* **Problem requirements**: Set out exactly, line by line, the stretch of data below that begins at the line containing "export SETUP_SLACK_MARGIN = 0.02" and ends at the line containing "set_input_delay 0.42 -clock", with both ends kept.

#### Entries shown

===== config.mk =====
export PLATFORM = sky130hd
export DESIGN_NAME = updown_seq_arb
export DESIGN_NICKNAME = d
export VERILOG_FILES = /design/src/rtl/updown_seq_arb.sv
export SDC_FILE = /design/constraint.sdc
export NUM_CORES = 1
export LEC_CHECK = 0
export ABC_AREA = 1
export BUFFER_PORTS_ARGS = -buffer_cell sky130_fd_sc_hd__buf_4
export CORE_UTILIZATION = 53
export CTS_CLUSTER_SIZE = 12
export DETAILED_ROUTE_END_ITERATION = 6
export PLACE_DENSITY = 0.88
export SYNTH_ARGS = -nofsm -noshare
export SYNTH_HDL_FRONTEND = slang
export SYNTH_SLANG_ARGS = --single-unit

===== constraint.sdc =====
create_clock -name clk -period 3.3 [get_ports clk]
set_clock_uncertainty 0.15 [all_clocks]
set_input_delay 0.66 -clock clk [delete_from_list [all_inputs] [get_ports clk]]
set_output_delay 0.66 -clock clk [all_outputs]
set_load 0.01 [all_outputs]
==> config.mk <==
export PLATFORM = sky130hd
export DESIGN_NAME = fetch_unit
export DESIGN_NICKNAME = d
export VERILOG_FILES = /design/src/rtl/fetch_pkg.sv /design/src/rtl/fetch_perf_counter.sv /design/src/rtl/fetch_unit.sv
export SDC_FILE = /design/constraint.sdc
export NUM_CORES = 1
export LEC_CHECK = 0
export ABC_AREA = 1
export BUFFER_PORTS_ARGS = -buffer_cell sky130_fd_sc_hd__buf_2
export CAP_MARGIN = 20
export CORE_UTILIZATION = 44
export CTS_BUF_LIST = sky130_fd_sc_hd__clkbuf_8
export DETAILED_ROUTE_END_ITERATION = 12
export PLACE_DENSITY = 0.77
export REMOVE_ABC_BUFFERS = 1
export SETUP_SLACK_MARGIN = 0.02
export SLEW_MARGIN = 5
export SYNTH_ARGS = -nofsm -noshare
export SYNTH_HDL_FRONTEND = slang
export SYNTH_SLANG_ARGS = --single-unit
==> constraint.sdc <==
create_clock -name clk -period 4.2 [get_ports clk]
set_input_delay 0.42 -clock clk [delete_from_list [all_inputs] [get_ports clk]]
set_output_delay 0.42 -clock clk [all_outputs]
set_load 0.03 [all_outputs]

########

* **Task answer**:
export SETUP_SLACK_MARGIN = 0.02
export SLEW_MARGIN = 5
export SYNTH_ARGS = -nofsm -noshare
export SYNTH_HDL_FRONTEND = slang
export SYNTH_SLANG_ARGS = --single-unit
==> constraint.sdc <==
create_clock -name clk -period 4.2 [get_ports clk]
set_input_delay 0.42 -clock clk [delete_from_list [all_inputs] [get_ports clk]]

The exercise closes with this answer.